Jesus has shown a God who wants to be known and a humanity that wants to hide from him.  Jesus has explained how to come to know God through changing and seeking him.  He has provided the way through three basic means: the creation, the church, and the Bible.  These means are regularly disregarded and degraded because of a lack of desire to know God who might interfere with personal desires, a general social bias to regard the physical realm as all of reality, and the suspicion that God doesn't really want to know people and has abandoned this existence.  Jesus teaches and shows all people that those who want to know God will find him, that he is knowable, and that he wants to know each person.
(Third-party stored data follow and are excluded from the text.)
==> src/rtl/muldiv_sched_if.sv <==
// rtl/muldiv_sched_if.sv - scheduler-to-unit bus for the multiplier and iterative divider
// master = muldiv_sched, slave = multiply/divide units.
interface muldiv_sched_if;
    logic [31:0] op_a;
    logic [31:0] op_b;
    logic        op_signed;
    logic        mult_start;
    logic [63:0] mult_result;
    logic        div_start;
    logic        div_ready;
    logic [63:0] div_result;
    logic        div_annul;

    modport master (
        output op_a, op_b, op_signed, mult_start, div_start, div_annul,
        input  mult_result, div_ready, div_result
    );

    modport slave (
        input  op_a, op_b, op_signed, mult_start, div_start, div_annul,
        output mult_result, div_ready, div_result
    );
endinterface

==> src/rtl/muldiv_sched.sv <==
// rtl/muldiv_sched.sv - EX-stage multiply/divide sequencer with stall and HI/LO write control
// Optional MULDIV_DIVZERO_BYPASS_EN: divide-by-zero completes without using the divider.
module muldiv_sched #(
    parameter int MULT_LAT = 2
) (
    input  logic                  clk,
    input  logic                  rst,
    input  logic                  ex_op_valid,
    input  logic                  ex_is_div,
    input  logic                  ex_signed,
    input  logic [31:0]           ex_src_a,
    input  logic [31:0]           ex_src_b,
    input  logic                  ex_flush,
    input  logic                  ex_hold,
    muldiv_sched_if.master        mdu,
    output logic                  mdu_stall,
    output logic                  hilo_we,
    output logic [63:0]           hilo_wdata
);
    localparam logic [1:0] S_IDLE  = 2'd0;
    localparam logic [1:0] S_MBUSY = 2'd1;
    localparam logic [1:0] S_DBUSY = 2'd2;
    localparam logic [1:0] S_DONE  = 2'd3;
    localparam logic [3:0] LAT     = 4'(MULT_LAT);

    logic [1:0]  state, state_nxt;
    logic [3:0]  count;
    logic [31:0] op_a_q, op_b_q;
    logic        op_signed_q;
    logic        annul_q;
    logic        accept;
    logic        div_zero;
    logic        stall_c;

    assign accept = (state == S_IDLE) & ex_op_valid & ~ex_flush;

`ifdef MULDIV_DIVZERO_BYPASS_EN
    assign div_zero = ex_is_div & (ex_src_b == 32'd0);
`else
    assign div_zero = 1'b0;
`endif

    always_comb begin
        state_nxt = state;
        case (state)
            S_IDLE: begin
                if (accept) begin
                    if (div_zero)
                        state_nxt = S_DONE;
                    else if (ex_is_div)
                        state_nxt = S_DBUSY;
                    else
                        state_nxt = S_MBUSY;
                end
            end
            // Flush wins over counter expiry and div_ready in the same cycle.
            S_MBUSY: begin
                if (ex_flush)
                    state_nxt = S_IDLE;
                else if (count == 4'd1)
                    state_nxt = S_DONE;
            end
            S_DBUSY: begin
                if (ex_flush)
                    state_nxt = S_IDLE;
                else if (mdu.div_ready)
                    state_nxt = S_DONE;
            end
            S_DONE: begin
                if (ex_flush || !ex_hold)
                    state_nxt = S_IDLE;
            end
            default: state_nxt = S_IDLE;
        endcase
    end

    always_ff @(posedge clk or posedge rst) begin
        if (rst) begin
            state       <= S_IDLE;
            count       <= 4'd0;
            op_a_q      <= 32'd0;
            op_b_q      <= 32'd0;
            op_signed_q <= 1'b0;
            annul_q     <= 1'b0;
            hilo_wdata  <= 64'd0;
        end else begin
            state   <= state_nxt;
            annul_q <= (state == S_DBUSY) & ex_flush;
            if (accept) begin
                op_a_q      <= ex_src_a;
                op_b_q      <= ex_src_b;
                op_signed_q <= ex_signed;
                count       <= LAT;
                if (div_zero)
                    hilo_wdata <= {ex_src_a, 32'hFFFF_FFFF};
            end
            if (state == S_MBUSY) begin
                count <= count - 4'd1;
                if (!ex_flush && count == 4'd1)
                    hilo_wdata <= mdu.mult_result;
            end
            if (state == S_DBUSY && !ex_flush && mdu.div_ready)
                hilo_wdata <= mdu.div_result;
        end
    end

    always_comb begin
        stall_c = 1'b0;
        case (state)
            S_IDLE:  stall_c = accept;
            S_MBUSY: stall_c = 1'b1;
            S_DBUSY: stall_c = 1'b1;
            default: stall_c = 1'b0;
        endcase
    end

    // Gated by rst so the stall request drops the instant reset is applied.
    assign mdu_stall      = stall_c & ~rst;
    assign hilo_we        = (state == S_DONE) & ~ex_hold & ~ex_flush;
    assign mdu.op_a       = op_a_q;
    assign mdu.op_b       = op_b_q;
    assign mdu.op_signed  = op_signed_q;
    assign mdu.mult_start = (state == S_MBUSY) & (count == LAT);
    assign mdu.div_start  = (state == S_DBUSY) & ~mdu.div_ready;
    assign mdu.div_annul  = annul_q;
endmodule

==> src/flat_wrapper.sv <==
// flat-port wrapper written by rule: the top's interface ports become plain ports
module muldiv_sched_flat 
#(
    parameter int MULT_LAT = 2
)
  (clk, rst, ex_op_valid, ex_is_div, ex_signed, ex_src_a, ex_src_b, ex_flush, ex_hold, mdu_stall, hilo_we, hilo_wdata, mdu_op_a, mdu_op_b, mdu_op_signed, mdu_mult_start, mdu_div_start, mdu_div_annul, mdu_mult_result, mdu_div_ready, mdu_div_result);
  muldiv_sched_if mdu_i ();
  input  logic clk;
  input  logic rst;
  input  logic ex_op_valid;
  input  logic ex_is_div;
  input  logic ex_signed;
  input  logic [31:0] ex_src_a;
  input  logic [31:0] ex_src_b;
  input  logic ex_flush;
  input  logic ex_hold;
  output logic mdu_stall;
  output logic hilo_we;
  output logic [63:0] hilo_wdata;
  output wire logic [$bits(mdu_i.op_a)-1:0] mdu_op_a;
  output wire logic [$bits(mdu_i.op_b)-1:0] mdu_op_b;
  output wire logic [$bits(mdu_i.op_signed)-1:0] mdu_op_signed;
  output wire logic [$bits(mdu_i.mult_start)-1:0] mdu_mult_start;
  output wire logic [$bits(mdu_i.div_start)-1:0] mdu_div_start;
  output wire logic [$bits(mdu_i.div_annul)-1:0] mdu_div_annul;
  input wire logic [$bits(mdu_i.mult_result)-1:0] mdu_mult_result;
  input wire logic [$bits(mdu_i.div_ready)-1:0] mdu_div_ready;
  input wire logic [$bits(mdu_i.div_result)-1:0] mdu_div_result;
  assign mdu_op_a = mdu_i.op_a;
  assign mdu_op_b = mdu_i.op_b;
  assign mdu_op_signed = mdu_i.op_signed;
  assign mdu_mult_start = mdu_i.mult_start;
  assign mdu_div_start = mdu_i.div_start;
  assign mdu_div_annul = mdu_i.div_annul;
  assign mdu_i.mult_result = mdu_mult_result;
  assign mdu_i.div_ready = mdu_div_ready;
  assign mdu_i.div_result = mdu_div_result;
  muldiv_sched #(.MULT_LAT(MULT_LAT)) u_core (.clk(clk), .rst(rst), .ex_op_valid(ex_op_valid), .ex_is_div(ex_is_div), .ex_signed(ex_signed), .ex_src_a(ex_src_a), .ex_src_b(ex_src_b), .ex_flush(ex_flush), .ex_hold(ex_hold), .mdu(mdu_i), .mdu_stall(mdu_stall), .hilo_we(hilo_we), .hilo_wdata(hilo_wdata));
endmodule
==> config.mk <==
export PLATFORM = sky130hd
export DESIGN_NAME = muldiv_sched_flat
export DESIGN_NICKNAME = d
export VERILOG_FILES = /design/src/rtl/muldiv_sched_if.sv /design/src/rtl/muldiv_sched.sv /design/src/flat_wrapper.sv
export SDC_FILE = /design/constraint.sdc
export NUM_CORES = 1
export LEC_CHECK = 0
export BUFFER_PORTS_ARGS = -buffer_cell sky130_fd_sc_hd__buf_2
export CAP_MARGIN = 40
export CORE_AREA = 2 2 129 131
export CTS_BUF_LIST = sky130_fd_sc_hd__clkbuf_16
export DETAILED_ROUTE_END_ITERATION = 10
export DIE_AREA = 0 0 131 133
export GPL_ROUTABILITY_DRIVEN = 0
export PLACE_DENSITY = 0.78
export SLEW_MARGIN = 20
export SYNTH_ARGS = -nofsm -noshare
export SYNTH_HDL_FRONTEND = slang
export SYNTH_SLANG_ARGS = --single-unit
==> constraint.sdc <==
create_clock -name clk -period 5 [get_ports clk]
set_clock_uncertainty 0.15 [all_clocks]
set_input_delay 1 -clock clk [delete_from_list [all_inputs] [get_ports clk]]
set_output_delay 1 -clock clk [all_outputs]
set_load 0.02 [all_outputs]
==> flow_summary.yaml <==
finish:
  area_growth_pct: 40.1
  n_antenna_cell: 0
  final_cell_count_no_fill: 1165
  num-nets-final: 1141
  drive_above_1_share: 0.400
  fillCellCount: 1494
cts:
  clk-insertion-delay-late_ns: 0.41
  postCtsHoldBufs: 0
  clock_sinks: 136
  cts_tree: "built"
  numCtsBuffers: 17
  h-tree-depth: 4
  cts_buffer_depth: 2
  path_clk_slew_ns: 0.06
  cts-root-buf: "clkbuf_16"
  cts_setup_buffers: 0
  post_cts_resized: 0
critical_path:
  regToRegEndpoint: "u_core.hilo_wdata[4]$_DFFE_PP0P_"
  crit_type: "flop to primary output"
  reg2regPathDepth: 7
  end_kind: "primary output"
  rrSetupSlack_ns: 2.52
  critPathLaunchType: "flop"
  path_max_fanout: 9
  r2r_start: "u_core.state[1]$_DFFE_PP0P_"
  required_ns: 3.85
  critical_path_arrival_ns: 1.81
worst_hold_path:
  whs_endpoint: "u_core.mdu.op_a[3]$_DFFE_PP0P_"
  min_from: "u_core.mdu.op_a[3]$_DFFE_PP0P_"
  min_path_cells: 2
  hold_path_class: "flop to flop"
die:
  coreArea_um2: 16200
  start_util: 0.370
  die_area_um2: 17400
  die_x_um: 131
  die_y_um: 133
  fp-row-count: 47
  ios: 334
drt:
  drt_iter0_markers: 201
  routed_wl_mm: 16.6
  remaining_drc_errors: 0
  via_count: 5307
  drt.antenna.violating_nets: 0
  routed_via_density: 4.56
  dr.pass1.iters: 5
  wire_per_inst_um: 14.2
yosys:
  synthTopCellsByCount: "nand2_1, dfrtp_1, a21oi_1"
  yosysTopAreaCell: "dfrtp_1"
  ys_async_sr_fraction: 1.00
  synth-edff-count: 0
  syn-num-nets: 819
  synth.ff_latch_count: 136
  yosysSeqAreaShare: 0.569
  mappedNetlistArea_um2: 5980
  yosysWarnings: 0
  synth_top_area_share: 0.569
  synthCells: 610
  yosys-top-cells-area: "dfrtp_1, nand2_1, mux2i_1"
  synth.distinct_cells: 26
  yosys_most_used_dff: "dfrtp_1"
  yosysMostFrequentCell: "nand2_1"
  syn_area_per_cell_um2: 9.81
timing:
  fin_crit_ns: 2.96
  tns_ns: 0
  max_freq_ghz: 0.337
  slew_violations: 0
  worst_pin_slew_ns: 0.687
  period_share: 0.593
  setup_slack_ns: 2.04
  final-hold-violation-count: 0
  relSlewSlack: 0.542
  setup_viol: 0
  fin_hold_ws_ns: 0.315
  rsz0062_at_grt: "false"
place:
  dpl.hpwl_mm: 12.1
  placed_cells: 1132
  detailedPlace.worstSlack_ns: 2.10
  io_buffers: 333
global_route:
  antenna_found_initial: 1
  grt_pass1_vias: 5173
  grt.overflow.total: 0
  grt_max_degree: 97
  grt_usage: 0.187
  grt_first_pass_wirelength_mm: 25.3
run_status:
  outcome: "complete, no violations"
pwr:
  powerDensity_nw_per_um2: 648
  vdd_drop_max_uv: 383
  p_leak_nw: 4.38
run:
  drv_cap: 0
-- power by group --
group | total, W | switching [W] | internal, W
registers | 0.00192 | 0.000290 | 0.00163
clock network | 0.00133 | 0.000489 | 0.000838
logic | 0.00218 | 0.00139 | 0.000797
-- metrics by stage --
step                instance area, µm²  total power (W)   util
finish                            8380          0.00543  0.518
global route                      8380          0.00581  0.518
CTS                               8360          0.00550  0.517
detailed placement                7740          0.00414  0.478
global placement                  7740          0.00407  0.478
floorplan                         5980          0.00333      -
-- registers in the layout (all words and copies together), names as in the netlist --
name,count
u_core.state,2
u_core.mdu.op_a,32
u_core.mdu.div_annul,1
u_core.mdu.op_b,32
u_core.count,4
u_core.mdu.op_signed,1
u_core.hilo_wdata,64
-- worst max-delay path, stage by stage (launching register included) --
cell	delay, ns
dfrtp_1	0.41
inv_1	0.14
ha_1	0.38
nand2b_4	0.11
nor3b_1	0.18
buf_2	0.19
-- layout make-up --
type | instances | area [µm²] | share of cell area
tap | 220 | 275 | 0.0328
sequential | 136 | 3400 | 0.406
clock inverter | 15 | 201 | 0.0240
multi-input combinational | 428 | 2280 | 0.272
timing repair buffer | 341 | 1760 | 0.210
inverter | 8 | 35.0 | 0.00418
clock buffer | 17 | 425 | 0.0507
-- cell usage in the layout, fill, tap and decap left out, types with 2 or more instances in the layout --
cell type,count
clkinv_2,2
o21ai_0,3
nor3_1,2
inv_1,8
buf_2,333
nand2_1,196
nand3b_1,2
clkinvlp_4,2
ha_1,9
dfrtp_1,136
a21oi_1,69
inv_6,4
clkinv_4,3
nor3b_1,4
buf_4,5
clkbuf_16,17
nor2b_1,2
buf_12,3
bufinv_16,4
mux2i_1,66
nor2_1,66
-- routing by layer --
metal	vias to the layer above	global-route usage	share of wire
li1	2619	-	-
met1	2441	0.213	0.40
met2	224	0.323	0.50
met3	21	0.0671	0.088
met4	2	0.0615	0.015
met5	-	0	0.00097
-- cells by family (layout without fill, tap and decap cells) --
group                    Yosys count  count (layout)  share of synthesized area
adder cells (fa/ha/maj)            9               9                     0.0188
flip-flops                       136             136                      0.569
buffers and inverters             46             381                     0.0506
AO/OA/AOI/OAI                     74              74                     0.0631
AND/OR/NAND/NOR                  278             278                      0.186
multiplexers                      67              67                      0.112
-- worst max path at each step --
stage	startpoint	end	slack (ns)	depth (start not counted)
3_5_place_dp	ex_flush	mdu_stall	2.10	5
5_1_grt	u_core.state[1]$_DFFE_PP0P_	mdu_mult_start	1.87	5
3_3_place_gp	ex_flush	mdu_stall	2.10	5
4_1_cts	u_core.state[1]$_DFFE_PP0P_	mdu_mult_start	1.98	5
2_1_floorplan	rst	u_core.count[0]$_DFFE_PP0P_	0.21	1
6_report	u_core.state[1]$_DFFE_PP0P_	mdu_mult_start	2.04	5
Power figures use the tool's default switching activity.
These three means for knowing God are not final, but are the beginning of knowing about him.  Ultimately, they all become the means by which I pray and converse with God, thereby knowing him directly.  In the light of prayer, the means of knowledge that Jesus gave become more brilliant and understandable, just as in my relationship with Dawn.  My personal, conversational relationship with her brings to light the reasons and meanings for the things she says and does.  I will not ever be in a place where I could always predict her, but I can say what her tendencies are and come to understand her reasons through our relationship.  So it is with God.

Lord, you have provided the table of friendship so I can know you in this life.  I need not be content with guesses, rumors, and suspicions.  I can know you and come to understand you and your ways.  Save me from my own desires that take me away from you, the world that presses me to see you as unreal, and my enemies that say you don't care.  You are my Shepherd and I'll not be in want.  Amen.
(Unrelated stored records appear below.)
`src/rtl/domain_rr_arb2_pkg.sv`:
```
// rtl/domain_rr_arb2_pkg.sv - shared types and helpers for domain_rr_arb2
package domain_rr_arb2_pkg;

    // Security-domain tag carried alongside every message.
    localparam int DOMAIN_W = 2;

    typedef enum logic [DOMAIN_W-1:0] {
        DOMAIN_L0 = 2'd0,   // normal world
        DOMAIN_L1 = 2'd1    // secure world
    } domain_e;

    // One-entry output buffer occupancy.
    typedef enum logic {
        BUF_EMPTY = 1'b0,
        BUF_FULL  = 1'b1
    } buf_state_e;

    // Index of the winning requester among those pending; tie_idx breaks a tie.
    // Returns 0 when nothing is pending, callers qualify with the valids.
    function automatic logic rr_pick(input logic v0, input logic v1, input logic tie_idx);
        if (v0 && v1) begin
            return tie_idx;
        end else if (v1) begin
            return 1'b1;
        end else begin
            return 1'b0;
        end
    endfunction

endpackage

```
`src/rtl/domain_rr_arb2_mux2.sv`:
```
// rtl/domain_rr_arb2_mux2.sv - two-input data mux feeding the arbiter output buffer
//
// Ports:
//   in0, in1 : candidate words (message and domain tag concatenated)
//   sel      : 0 picks in0, 1 picks in1
//   out      : selected word
module domain_rr_arb2_mux2 #(
    parameter int p_nbits = 1
) (
    input  logic [p_nbits-1:0] in0,
    input  logic [p_nbits-1:0] in1,
    input  logic               sel,
    output logic [p_nbits-1:0] out
);

    assign out = sel ? in1 : in0;

endmodule

```
`src/rtl/domain_rr_arb2.sv`:
```
// rtl/domain_rr_arb2.sv - two-input domain-tagged round-robin arbiter with one-entry output buffer
//
// Build option: ARB_TDM_EN selects strict time-slotted ownership (timing-channel
// isolation) instead of work-conserving round-robin.
//
// Ports:
//   clk, reset                    : clock, synchronous active-high reset
//   in0_val/in0_rdy/in0_msg/in0_domain : requester 0 (normal world) val/rdy channel
//   in1_val/in1_rdy/in1_msg/in1_domain : requester 1 (secure world) val/rdy channel
//   out_val/out_rdy/out_msg/out_domain : buffered output val/rdy channel
//   sel                           : mux select, index of the input granted this cycle
module domain_rr_arb2
    import domain_rr_arb2_pkg::*;
#(
    parameter int p_nbits    = 32,
    parameter int p_slot_len = 4
) (
    input  logic                clk,
    input  logic                reset,

    input  logic                in0_val,
    output logic                in0_rdy,
    input  logic [p_nbits-1:0]  in0_msg,
    input  logic [DOMAIN_W-1:0] in0_domain,

    input  logic                in1_val,
    output logic                in1_rdy,
    input  logic [p_nbits-1:0]  in1_msg,
    input  logic [DOMAIN_W-1:0] in1_domain,

    output logic                out_val,
    input  logic                out_rdy,
    output logic [p_nbits-1:0]  out_msg,
    output logic [DOMAIN_W-1:0] out_domain,

    output logic                sel
);

    localparam int W = p_nbits + DOMAIN_W;

    if (p_slot_len < 1) begin : g_bad_slot_len
        $error("domain_rr_arb2: p_slot_len must be at least 1");
    end

    buf_state_e   state_q;
    buf_state_e   state_d;
    logic         can_accept;
    logic         gnt0;
    logic         gnt1;
    logic         sel_c;
    logic         enq;
    logic         deq;
    logic [W-1:0] mux_out;

    // A dequeue frees the slot in the same cycle, so a full buffer being
    // drained can still take a new message.
    assign can_accept = (state_q == BUF_EMPTY) || out_rdy;

`ifdef ARB_TDM_EN
    localparam int                CNT_W     = (p_slot_len > 1) ? $clog2(p_slot_len) : 1;
    localparam logic [CNT_W-1:0]  SLOT_LAST = CNT_W'(p_slot_len - 1);

    logic [CNT_W-1:0] slot_cnt;
    logic             owner;

    // Slot counter free-runs regardless of traffic so grant timing leaks
    // nothing about the other domain's activity.
    always_ff @(posedge clk) begin
        if (reset) begin
            slot_cnt <= '0;
            owner    <= 1'b0;
        end else if (slot_cnt == SLOT_LAST) begin
            slot_cnt <= '0;
            owner    <= ~owner;
        end else begin
            slot_cnt <= slot_cnt + 1'b1;
        end
    end

    assign gnt0  = can_accept && !owner && in0_val;
    assign gnt1  = can_accept &&  owner && in1_val;
    assign sel_c = owner;
`else
    logic prio;
    logic pick;

    assign pick  = rr_pick(in0_val, in1_val, prio);
    assign gnt0  = can_accept && (in0_val || in1_val) && !pick;
    assign gnt1  = can_accept && (in0_val || in1_val) &&  pick;
    // With no grant the mux simply parks on the current priority holder.
    assign sel_c = (gnt0 || gnt1) ? pick : prio;

    // After serving input i, the other input takes priority on a tie.
    always_ff @(posedge clk) begin
        if (reset) begin
            prio <= 1'b0;
        end else if (enq) begin
            prio <= gnt0;
        end
    end
`endif

    assign in0_rdy = gnt0 && !reset;
    assign in1_rdy = gnt1 && !reset;
    assign sel     = sel_c;

    // Grants already imply the matching valid, so any rdy is a transfer.
    assign enq = in0_rdy || in1_rdy;
    assign deq = (state_q == BUF_FULL) && out_rdy;

    domain_rr_arb2_mux2 #(
        .p_nbits (W)
    ) u_mux (
        .in0 ({in0_domain, in0_msg}),
        .in1 ({in1_domain, in1_msg}),
        .sel (sel_c),
        .out (mux_out)
    );

    always_ff @(posedge clk) begin
        if (reset) begin
            state_q <= BUF_EMPTY;
        end else begin
            state_q <= state_d;
        end
    end

    always_comb begin
        state_d = state_q;
        if (enq) begin
            state_d = BUF_FULL;
        end else if (deq) begin
            state_d = BUF_EMPTY;
        end
    end

    // Payload and tag are captured together and only on enqueue, so they
    // hold steady through back-pressure and keep their value after a drain.
    always_ff @(posedge clk) begin
        if (reset) begin
            out_msg    <= '0;
            out_domain <= '0;
        end else if (enq) begin
            {out_domain, out_msg} <= mux_out;
        end
    end

    assign out_val = (state_q == BUF_FULL);

endmodule

```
As a last word, I love this statement from the first followers of Jesus about knowing God in 2 Peter:
We did not follow cleverly invented stories when we told you about the power and coming of our Lord Jesus Christ, but we were eyewitnesses of his majesty. For he received honor and glory from God the Father when the voice came to him from the Majestic Glory, saying, “This is my Son, whom I love; with him I am well pleased.” We ourselves heard this voice that came from heaven when we were with him on the sacred mountain.  And we have the word of the prophets made more certain, and you will do well to pay attention to it, as to a light shining in a dark place, until the day dawns and the morning star rises in your hearts.† 

Saturday, July 23, 2011

Self-Denial as a Means to Humility

Today the Lord gave me a plan for self-denial.  I have been long aware of its necessity, but have not seen its beauty.  I have known it is right, but have not been so deeply aware of its goodness.
Except a man denies himself, he cannot be My disciple. Self is the whole evil of fallen nature; self-denial is our capacity of being saved; humility is our saviour ... Self is the root, the branches, the tree, of all the evil of our fallen state. All the evils of fallen angels and men have their birth in the pride of self. On the other hand, all the virtues of the heavenly life are the virtues of humility. (Andrew Murray, Humility)
 Self-denial leads to humility, the very heart of Jesus.
In this view it is of inconceivable importance that we should have right thoughts of what Christ is, of what really constitutes Him the Christ, and specially of what may be counted His chief characteristic, the root and essence of all His character as our Redeemer.There can be but one answer: it is His humility. What is the incarnation but His heavenly humility, His emptying Himself and becoming man? What is His life on earth but humility; His taking the form of a servant? And what is His atonement but humility? "He humbled himself and became obedient to death."(ibid)
With the humility of Jesus as the vision, self-denial becomes the intention.  The means of self-denial are like those of dealing with anger.  It is natural to be angry, but anger turns to sin when I harbor it and nurture it.  Similarly, desires are natural and necessary, but become sin when I harbor them and nurture them.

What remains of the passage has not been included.